Task to carry out
Report only how many lines in the material contain "total".

*** Opening of Data records ***

== wip/harbor ==
// mult
module mult(	input clock, reset, nuke, 
		input [63:0] mcand, mplier,
		input start,
		output [63:0] product,
		output done
	   );
clock: 4.87 ns
lec_check: 0
abc_area: 1
cap_margin: 35
core_aspect_ratio: 0.91
core_margin: 2
core_utilization: 72
cts_cluster_diameter: 364
cts_cluster_size: 16
gpl_timing_driven: 1
hold_slack_margin: 0.29
place_density: 0.77
setup_slack_margin: 1.27
slew_margin: 20
run.sh (not shown) runs the stock make flow with config.mk's settings and CLKGATE_MAP_FILE=.
Status: wip/harbor FAILED at global routing (5_1_grt) (tool error)
Input changes introduced in wip/violet (baseline for comparison: wip/harbor):
- a deleted PLACE_DENSITY that had been 0.77
- a deleted GPL_TIMING_DRIVEN that had been 1
- a change of CAP_MARGIN from 35 to 20
- a deleted SETUP_SLACK_MARGIN that had been 1.27
- a deleted CTS_CLUSTER_SIZE that had been 16
- a deleted ABC_AREA that had been 1
- a deleted CORE_ASPECT_RATIO that had been 0.91
- a change of CORE_UTILIZATION from 72 to 40
- a deleted HOLD_SLACK_MARGIN that had been 0.29
- a deleted CTS_CLUSTER_DIAMETER that had been 364
- a change of the clock period (ns, I/O delays scaled along) from 4.87 to 6.66
[summary]
Of wip/violet and wip/harbor, the higher count of instantiated cells in the yosys netlist belongs to wip/harbor.
Share of cell area taken by muxes after synthesis: wip/violet vs wip/harbor — no meaningful difference
wip/violet has post-placement cell count below what wip/harbor had.
Compared with wip/harbor, wip/violet shows a number of buffers inserted during clock tree synthesis that is 55 higher.
wip/violet: PASS, flow complete, no timing, DRC or antenna violations
The log for wip/harbor ends in global routing (5_1_grt) with error GRT-0232, so the run never completed.
Taking wip/harbor as 1.0, wip/violet lands at 0.59 on half-perimeter wire length of the detailed placement result.
Core area, wip/violet vs wip/harbor: up by more than half
Compared with wip/harbor, wip/violet shows synthesized cell count that has gone down by more than a quarter.
wip/violet vs wip/harbor on die area: wip/violet is the higher one.
Input changes introduced in wip/maple (baseline for comparison: wip/violet):
- an added PLACE_DENSITY_LB_ADDON of 0.01
- a change of CORE_UTILIZATION from 40 to 72
- an added CTS_CLUSTER_SIZE of 15
- a change of the clock period (ns, I/O delays scaled along) from 6.66 to 5.49
wip/maple -> stages 100% | layout checks FAIL | negative setup slack
The hold slack was comparable across wip/maple and wip/violet.
When wip/maple is measured against wip/violet, its area growth from synthesis to layout turns out 3.6 points higher.
Area of the multi-input gates was higher in the run labelled wip/maple.
Transition time at the pin with the least slew margin | wip/maple below wip/violet
NOTE: number of signal-net buffers in the layout in wip/maple exceeds that of wip/violet
When wip/maple is measured against wip/violet, its instance count after placement with tap cells included turns out 936 lower.
[compare] base=wip/violet new=wip/maple: clock network fraction of total power -3.2 points; final-layout setup total negative slack -1.30 ns; worst supply voltage drop on vdd -about 1.8%.
wip/violet has a higher critical path depth than wip/maple.
--- input diff wip/maple..wip/yarrow ---
- PLACE_DENSITY_LB_ADDON now 0.03, was 0.01
- ABC_AREA now 1, previously not set
- SETUP_SLACK_MARGIN now 0.93, previously not set
- CTS_CLUSTER_DIAMETER now 230, previously not set
- CTS_CLUSTER_SIZE now 22, was 15
- the clock period (ns, I/O delays scaled along) now 3.72, was 5.49
Results
- Measured against each other, wip/maple and wip/yarrow differ in number of buffers added by the clock tree synthesis step, the higher figure coming from wip/maple.
- Among wip/maple and wip/yarrow, the run that stopped before the end is wip/yarrow, and it is the only one.
- The log for wip/yarrow ends in global routing (5_1_grt) with error GRT-0116, so the run never completed.
- From the logs: wip/maple reached the end of the flow and failed the layout checks with negative setup slack.
- Summary of wip/yarrow over wip/maple: chip area went up, count of different cell masters after synthesis down 32, core area went up by about 19%, total cell area reported by yosys after synthesis rose by 0.017 mm2, synthesized cell count went up about 64%.
- Between wip/maple and wip/yarrow, vertical die size increased.
- XOR/XNOR share of the synthesized area, wip/maple and wip/yarrow, higher one = wip/maple.
- [wip/yarrow] sequential area share after synthesis fell 3.9 points relative to wip/maple


Starting RTL as in the previous note.
clock: 4.39 ns
lec_check: 0
abc_area: 1
cap_margin: 20
core_aspect_ratio: 0.5
core_margin: 2
core_utilization: 72
cts_cluster_diameter: 397
cts_cluster_size: 100
slew_margin: 20
tns_end_percent: 5
The baseline did not get past global routing.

*** Close of Data records ***

Answer section
2